#### [About this exercise]
Go through the data and say how many lines include the string "with"; return only the figure.

#### [Recorded information]
____

## src/hdl/ssim_pkg.sv

```systemverilog
package ssim_pkg;

    // Store geometry
    localparam int CAPACITY   = 16;
    localparam int POS_BITS   = 16;
    localparam int IDX_W      = $clog2(CAPACITY);
    localparam int CNT_W      = $clog2(CAPACITY + 1);
    localparam int ENTRY_W    = 3 * POS_BITS;
    localparam int RIDX_W     = 4;
    localparam int STATUS_W   = 3;

    // Result status codes
    localparam logic [STATUS_W-1:0] ST_MERGED  = 3'd0;
    localparam logic [STATUS_W-1:0] ST_COVERED = 3'd1;
    localparam logic [STATUS_W-1:0] ST_FULL    = 3'd2;
    localparam logic [STATUS_W-1:0] ST_READ_OK = 3'd3;
    localparam logic [STATUS_W-1:0] ST_RANGE   = 3'd4;

    // Operation codes
    localparam logic OP_INSERT = 1'b0;
    localparam logic OP_READ   = 1'b1;

    // Commands from controller to datapath
    typedef struct packed {
        logic                load;
        logic                issue_scan;
        logic                issue_read;
        logic                scan_eval;
        logic                pass_restart;
        logic                copy_init;
        logic                copy_union;
        logic                copy_entry;
        logic                commit;
        logic                respond;
        logic [STATUS_W-1:0] resp_status;
    } ssim_cmd_t;

    // Status from datapath to controller
    typedef struct packed {
        logic is_read;
        logic rd_ok;
        logic n_zero;
        logic last;
        logic changed;
        logic covered;
        logic any;
        logic full;
        logic need_union;
        logic placed;
    } ssim_stat_t;

endpackage

```

## src/hdl/ssim_ram.sv

```systemverilog
module ssim_ram #(
    parameter int WIDTH = 48,
    parameter int DEPTH = 32,
    parameter int AW    = $clog2(DEPTH)
) (
    input  logic             clk,
    input  logic             we,
    input  logic [AW-1:0]    waddr,
    input  logic [WIDTH-1:0] wdata,
    input  logic             re,
    input  logic [AW-1:0]    raddr,
    output logic [WIDTH-1:0] rdata
);

    logic [WIDTH-1:0] mem [DEPTH];

    // One write port, one registered read port
    always_ff @(posedge clk)
    begin
        if (we)
        begin
            mem[waddr] <= wdata;
        end
        if (re)
        begin
            rdata <= mem[raddr];
        end
    end

endmodule

```

## src/hdl/ssim_dp.sv

```systemverilog
module ssim_dp (
    input  logic                            clk,
    input  logic                            rst_n,
    input  ssim_pkg::ssim_cmd_t             cmd,
    output ssim_pkg::ssim_stat_t            stat,
    input  logic                            op,
    input  logic [ssim_pkg::POS_BITS-1:0]   span_line,
    input  logic [ssim_pkg::POS_BITS-1:0]   span_start,
    input  logic [ssim_pkg::POS_BITS-1:0]   span_length,
    input  logic [ssim_pkg::RIDX_W-1:0]     read_index,
    output logic                            done,
    output logic [ssim_pkg::STATUS_W-1:0]   status,
    output logic [ssim_pkg::CNT_W-1:0]      span_count,
    output logic [ssim_pkg::POS_BITS-1:0]   entry_line,
    output logic [ssim_pkg::POS_BITS-1:0]   entry_start,
    output logic [ssim_pkg::POS_BITS-1:0]   entry_length
);

    localparam int P = ssim_pkg::POS_BITS;

    // Latched item
    logic                          op_reg;
    logic [P-1:0]                  line_reg;
    logic [P-1:0]                  lo0_reg;
    logic [P:0]                    hi0_reg;
    logic [ssim_pkg::RIDX_W-1:0]   rindex_reg;

    // Union being built and scan control
    logic [P-1:0]                  lo_reg;
    logic [P:0]                    hi_reg;
    logic [ssim_pkg::CNT_W-1:0]    i_reg;
    logic [ssim_pkg::CNT_W-1:0]    j_reg;
    logic [ssim_pkg::CNT_W-1:0]    count_reg;
    logic                          bank_reg;
    logic [ssim_pkg::CAPACITY-1:0] taken_reg;
    logic                          changed_reg;
    logic                          any_reg;
    logic                          covered_reg;
    logic                          placed_reg;

    // Result registers
    logic                          done_reg;
    logic [ssim_pkg::STATUS_W-1:0] status_reg;
    logic [ssim_pkg::CNT_W-1:0]    rcount_reg;
    logic [P-1:0]                  eline_reg;
    logic [P-1:0]                  estart_reg;
    logic [P-1:0]                  elen_reg;

    logic [ssim_pkg::IDX_W-1:0]    iidx;
    logic [ssim_pkg::IDX_W-1:0]    jidx;
    logic [ssim_pkg::ENTRY_W-1:0]  rdata;
    logic [ssim_pkg::ENTRY_W-1:0]  wdata;
    logic [ssim_pkg::IDX_W:0]      raddr;
    logic [ssim_pkg::IDX_W:0]      waddr;
    logic                          we;
    logic                          re;
    logic [P-1:0]                  e_line;
    logic [P-1:0]                  e_start;
    logic [P-1:0]                  e_len;
    logic [P:0]                    e_end;
    logic                          line_eq;
    logic                          hit;
    logic                          covers;
    logic                          entry_first;
    logic [P:0]                    span_len;
    logic [P-1:0]                  union_len;

    assign iidx = i_reg[ssim_pkg::IDX_W-1:0];
    assign jidx = j_reg[ssim_pkg::IDX_W-1:0];

    // Entry decode and compares
    assign e_line      = rdata[3*P-1:2*P];
    assign e_start     = rdata[2*P-1:P];
    assign e_len       = rdata[P-1:0];
    assign e_end       = {1'b0, e_start} + {1'b0, e_len};
    assign line_eq     = (e_line == line_reg);
    assign hit         = !taken_reg[iidx] && line_eq && ({1'b0, e_start} <= hi_reg)
                         && (e_end >= {1'b0, lo_reg});
    assign covers      = line_eq && (e_start <= lo0_reg) && (hi0_reg <= e_end);
    assign entry_first = (e_line < line_reg) || (line_eq && (e_start <= lo_reg));

    // Union length, saturated
    assign span_len  = hi_reg - {1'b0, lo_reg};
    assign union_len = span_len[P] ? {P{1'b1}} : span_len[P-1:0];

    // Store access: read current bank, write the other
    assign re    = cmd.issue_scan || cmd.issue_read;
    assign raddr = cmd.issue_read ? {bank_reg, ssim_pkg::IDX_W'(rindex_reg)}
                                  : {bank_reg, iidx};
    assign we    = cmd.copy_union || (cmd.copy_entry && !taken_reg[iidx]);
    assign waddr = {~bank_reg, jidx};
    assign wdata = cmd.copy_union ? {line_reg, lo_reg, union_len} : rdata;

    ssim_ram #(
        .WIDTH (ssim_pkg::ENTRY_W),
        .DEPTH (2 * ssim_pkg::CAPACITY)
    ) u_store (
        .clk   (clk),
        .we    (we),
        .waddr (waddr),
        .wdata (wdata),
        .re    (re),
        .raddr (raddr),
        .rdata (rdata)
    );

    // Status to controller
    always_comb
    begin
        stat.is_read    = (op_reg == ssim_pkg::OP_READ);
        stat.rd_ok      = (ssim_pkg::CNT_W'(rindex_reg) < count_reg);
        stat.n_zero     = (count_reg == '0);
        stat.last       = ((i_reg + ssim_pkg::CNT_W'(1)) == count_reg);
        stat.changed    = changed_reg;
        stat.covered    = covered_reg;
        stat.any        = any_reg;
        stat.full       = (count_reg >= ssim_pkg::CNT_W'(ssim_pkg::CAPACITY));
        stat.need_union = !placed_reg && !taken_reg[iidx] && !entry_first;
        stat.placed     = placed_reg;
    end

    // Item latch
    always_ff @(posedge clk)
    begin
        if (cmd.load)
        begin
            op_reg     <= op;
            line_reg   <= span_line;
            lo0_reg    <= span_start;
            hi0_reg    <= {1'b0, span_start} + {1'b0, span_length};
            rindex_reg <= read_index;
        end
    end

    // Scan, merge and copy control
    always_ff @(posedge clk or negedge rst_n)
    begin
        if (!rst_n)
        begin
            i_reg       <= '0;
            j_reg       <= '0;
            count_reg   <= '0;
            bank_reg    <= 1'b0;
            taken_reg   <= '0;
            changed_reg <= 1'b0;
            any_reg     <= 1'b0;
            covered_reg <= 1'b0;
            placed_reg  <= 1'b0;
            lo_reg      <= '0;
            hi_reg      <= '0;
        end
        else
        begin
            if (cmd.load)
            begin
                i_reg       <= '0;
                taken_reg   <= '0;
                changed_reg <= 1'b0;
                any_reg     <= 1'b0;
                covered_reg <= 1'b0;
                lo_reg      <= span_start;
                hi_reg      <= {1'b0, span_start} + {1'b0, span_length};
            end
            if (cmd.scan_eval)
            begin
                i_reg <= i_reg + ssim_pkg::CNT_W'(1);
                if (hit)
                begin
                    taken_reg[iidx] <= 1'b1;
                    any_reg         <= 1'b1;
                    changed_reg     <= 1'b1;
                    if (e_start < lo_reg)
                    begin
                        lo_reg <= e_start;
                    end
                    if (e_end > hi_reg)
                    begin
                        hi_reg <= e_end;
                    end
                end
                if (covers)
                begin
                    covered_reg <= 1'b1;
                end
            end
            if (cmd.pass_restart)
            begin
                i_reg       <= '0;
                changed_reg <= 1'b0;
            end
            if (cmd.copy_init)
            begin
                i_reg      <= '0;
                j_reg      <= '0;
                placed_reg <= 1'b0;
            end
            if (cmd.copy_union)
            begin
                j_reg      <= j_reg + ssim_pkg::CNT_W'(1);
                placed_reg <= 1'b1;
            end
            if (cmd.copy_entry)
            begin
                i_reg <= i_reg + ssim_pkg::CNT_W'(1);
                if (!taken_reg[iidx])
                begin
                    j_reg <= j_reg + ssim_pkg::CNT_W'(1);
                end
            end
            if (cmd.commit)
            begin
                count_reg <= j_reg;
                bank_reg  <= ~bank_reg;
            end
        end
    end

    // Result strobe
    always_ff @(posedge clk or negedge rst_n)
    begin
        if (!rst_n)
        begin
            done_reg <= 1'b0;
        end
        else
        begin
            done_reg <= cmd.respond;
        end
    end

    // Result payload
    always_ff @(posedge clk)
    begin
        if (cmd.respond)
        begin
            status_reg <= cmd.resp_status;
            rcount_reg <= count_reg;
            if (cmd.resp_status == ssim_pkg::ST_READ_OK)
            begin
                eline_reg  <= e_line;
                estart_reg <= e_start;
                elen_reg   <= e_len;
            end
            else
            begin
                eline_reg  <= '0;
                estart_reg <= '0;
                elen_reg   <= '0;
            end
        end
    end

    assign done         = done_reg;
    assign status       = status_reg;
    assign span_count   = rcount_reg;
    assign entry_line   = eline_reg;
    assign entry_start  = estart_reg;
    assign entry_length = elen_reg;

    // Checks
    a_count_max: assert property (@(posedge clk) disable iff (!rst_n)
        count_reg <= ssim_pkg::CNT_W'(ssim_pkg::CAPACITY))
        else $error("stored count above capacity");

    a_one_strobe: assert property (@(posedge clk) disable iff (!rst_n)
        done_reg |=> !done_reg)
        else $error("result strobe held two cycles");

    a_write_bound: assert property (@(posedge clk) disable iff (!rst_n)
        we |-> (j_reg < ssim_pkg::CNT_W'(ssim_pkg::CAPACITY)))
        else $error("copy write beyond capacity");

    a_commit_nonempty: assert property (@(posedge clk) disable iff (!rst_n)
        cmd.commit |=> (count_reg != '0))
        else $error("insert left the store empty");

endmodule

```

## src/hdl/ssim_ctrl.sv

```systemverilog
module ssim_ctrl (
    input  logic                 clk,
    input  logic                 rst_n,
    input  logic                 start,
    output logic                 busy,
    output ssim_pkg::ssim_cmd_t  cmd,
    input  ssim_pkg::ssim_stat_t stat
);

    typedef enum logic [9:0] {
        S_IDLE       = 10'b00_0000_0001,
        S_DISPATCH   = 10'b00_0000_0010,
        S_RDATA      = 10'b00_0000_0100,
        S_SCAN_ISSUE = 10'b00_0000_1000,
        S_SCAN_EVAL  = 10'b00_0001_0000,
        S_PASS_END   = 10'b00_0010_0000,
        S_COPY_ISSUE = 10'b00_0100_0000,
        S_COPY_EVAL  = 10'b00_1000_0000,
        S_TAIL       = 10'b01_0000_0000,
        S_COMMIT     = 10'b10_0000_0000
    } state_t;

    state_t state_reg;
    state_t state_next;
    logic   respond_ok_reg;
    logic   respond_ok_next;

    always_ff @(posedge clk or negedge rst_n)
    begin
        if (!rst_n)
        begin
            state_reg      <= S_IDLE;
            respond_ok_reg <= 1'b0;
        end
        else
        begin
            state_reg      <= state_next;
            respond_ok_reg <= respond_ok_next;
        end
    end

    assign busy = (state_reg != S_IDLE) || respond_ok_reg;

    // Sequencing of read, merge passes and copy
    always_comb
    begin
        state_next      = state_reg;
        respond_ok_next = 1'b0;
        cmd             = '0;
        cmd.resp_status = ssim_pkg::ST_MERGED;
        if (respond_ok_reg)
        begin
            cmd.respond     = 1'b1;
            cmd.resp_status = ssim_pkg::ST_MERGED;
        end
        unique case (state_reg)
            S_IDLE:
            begin
                if (start && !respond_ok_reg)
                begin
                    cmd.load   = 1'b1;
                    state_next = S_DISPATCH;
                end
            end
            S_DISPATCH:
            begin
                if (stat.is_read)
                begin
                    if (stat.rd_ok)
                    begin
                        cmd.issue_read = 1'b1;
                        state_next     = S_RDATA;
                    end
                    else
                    begin
                        cmd.respond     = 1'b1;
                        cmd.resp_status = ssim_pkg::ST_RANGE;
                        state_next      = S_IDLE;
                    end
                end
                else if (stat.n_zero)
                begin
                    cmd.copy_init = 1'b1;
                    state_next    = S_TAIL;
                end
                else
                begin
                    state_next = S_SCAN_ISSUE;
                end
            end
            S_RDATA:
            begin
                cmd.respond     = 1'b1;
                cmd.resp_status = ssim_pkg::ST_READ_OK;
                state_next      = S_IDLE;
            end
            S_SCAN_ISSUE:
            begin
                cmd.issue_scan = 1'b1;
                state_next     = S_SCAN_EVAL;
            end
            S_SCAN_EVAL:
            begin
                cmd.scan_eval = 1'b1;
                state_next    = stat.last ? S_PASS_END : S_SCAN_ISSUE;
            end
            S_PASS_END:
            begin
                priority if (stat.covered)
                begin
                    cmd.respond     = 1'b1;
                    cmd.resp_status = ssim_pkg::ST_COVERED;
                    state_next      = S_IDLE;
                end
                else if (stat.changed)
                begin
                    cmd.pass_restart = 1'b1;
                    state_next       = S_SCAN_ISSUE;
                end
                else if (!stat.any && stat.full)
                begin
                    cmd.respond     = 1'b1;
                    cmd.resp_status = ssim_pkg::ST_FULL;
                    state_next      = S_IDLE;
                end
                else
                begin
                    cmd.copy_init = 1'b1;
                    state_next    = S_COPY_ISSUE;
                end
            end
            S_COPY_ISSUE:
            begin
                cmd.issue_scan = 1'b1;
                state_next     = S_COPY_EVAL;
            end
            S_COPY_EVAL:
            begin
                if (stat.need_union)
                begin
                    cmd.copy_union = 1'b1;
                end
                else
                begin
                    cmd.copy_entry = 1'b1;
                    state_next     = stat.last ? S_TAIL : S_COPY_ISSUE;
                end
            end
            S_TAIL:
            begin
                cmd.copy_union = !stat.placed;
                state_next     = S_COMMIT;
            end
            S_COMMIT:
            begin
                cmd.commit      = 1'b1;
                respond_ok_next = 1'b1;
                state_next      = S_IDLE;
            end
            default:
            begin
                state_next = S_IDLE;
            end
        endcase
    end

    // Checks
    a_load_idle: assert property (@(posedge clk) disable iff (!rst_n)
        cmd.load |-> (state_reg == S_IDLE))
        else $error("item loaded while busy");

    a_commit_resp: assert property (@(posedge clk) disable iff (!rst_n)
        cmd.commit |=> (cmd.respond && (cmd.resp_status == ssim_pkg::ST_MERGED)))
        else $error("commit not followed by merged result");

    a_union_once: assert property (@(posedge clk) disable iff (!rst_n)
        cmd.copy_union |-> !stat.placed)
        else $error("union written twice");

endmodule

```

## src/hdl/span_set_insert_merge_unit.sv

```systemverilog
// Sorted span set with insert-and-merge.
// Command channel: an item (op, span_line, span_start, span_length, read_index)
// is taken at a rising edge with start high and busy low. op 0 inserts the
// span, op 1 reads the stored entry at read_index.
// Result channel: done is high for one cycle with status, span_count and the
// entry fields; the receiver cannot hold it off, so results are never lost.
// busy stays high from the accepting edge until the result cycle.
// For a read, the index is checked in the dispatch state and the entry is read
// through the registered read port; an out-of-range index is answered directly
// from dispatch. An insert runs merge passes over the store, one entry at a
// time through the registered read port (an issue state, then an evaluate
// state); passes repeat while a pass joined a span, then a final pass that
// joins nothing, then a copy into the other store bank that places the union
// before the first kept entry that sorts after it, or at the tail. An insert
// into an empty store skips the passes; covered and full inserts end after
// the first pass.
// Reset clears the count, so the store reads empty; the store contents
// themselves are not cleared and need no clearing pass.
module span_set_insert_merge_unit (
    input  logic                            clk,
    input  logic                            rst_n,
    input  logic                            start,
    output logic                            busy,
    input  logic                            op,
    input  logic [ssim_pkg::POS_BITS-1:0]   span_line,
    input  logic [ssim_pkg::POS_BITS-1:0]   span_start,
    input  logic [ssim_pkg::POS_BITS-1:0]   span_length,
    input  logic [ssim_pkg::RIDX_W-1:0]     read_index,
    output logic                            done,
    output logic [ssim_pkg::STATUS_W-1:0]   status,
    output logic [ssim_pkg::CNT_W-1:0]      span_count,
    output logic [ssim_pkg::POS_BITS-1:0]   entry_line,
    output logic [ssim_pkg::POS_BITS-1:0]   entry_start,
    output logic [ssim_pkg::POS_BITS-1:0]   entry_length
);

    ssim_pkg::ssim_cmd_t  cmd;
    ssim_pkg::ssim_stat_t stat;

    ssim_ctrl u_ctrl (
        .clk   (clk),
        .rst_n (rst_n),
        .start (start),
        .busy  (busy),
        .cmd   (cmd),
        .stat  (stat)
    );

    ssim_dp u_dp (
        .clk          (clk),
        .rst_n        (rst_n),
        .cmd          (cmd),
        .stat         (stat),
        .op           (op),
        .span_line    (span_line),
        .span_start   (span_start),
        .span_length  (span_length),
        .read_index   (read_index),
        .done         (done),
        .status       (status),
        .span_count   (span_count),
        .entry_line   (entry_line),
        .entry_start  (entry_start),
        .entry_length (entry_length)
    );

endmodule

```
**config.mk**
```make
export PLATFORM = sky130hd
export DESIGN_NAME = pmct_ctrl
export DESIGN_NICKNAME = d
export VERILOG_FILES = /design/src/sv/assert_macros.svh /design/src/sv/pmct_pkg.sv /design/src/sv/pmct_ctrl.sv
export SDC_FILE = /design/constraint.sdc
export NUM_CORES = 1
export LEC_CHECK = 0
export BUFFER_PORTS_ARGS = -buffer_cell sky130_fd_sc_hd__buf_2
export CAP_MARGIN = 30
export CORE_AREA = 3 3 40 42
export DETAILED_ROUTE_END_ITERATION = 10
export DIE_AREA = 0 0 43 45
export PLACE_DENSITY = 0.64
export SETUP_SLACK_MARGIN = 0.4
export SLEW_MARGIN = 30
export SYNTH_ARGS = -nofsm -noshare
export SYNTH_HDL_FRONTEND = slang
export SYNTH_SLANG_ARGS = --single-unit
```
**constraint.sdc**
```tcl
create_clock -name clk_i -period 2.8 [get_ports clk_i]
set_input_delay 0.56 -clock clk_i [delete_from_list [all_inputs] [get_ports clk_i]]
set_output_delay 0.56 -clock clk_i [all_outputs]
set_load 0.02 [all_outputs]
```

____

#### [Task solution]
3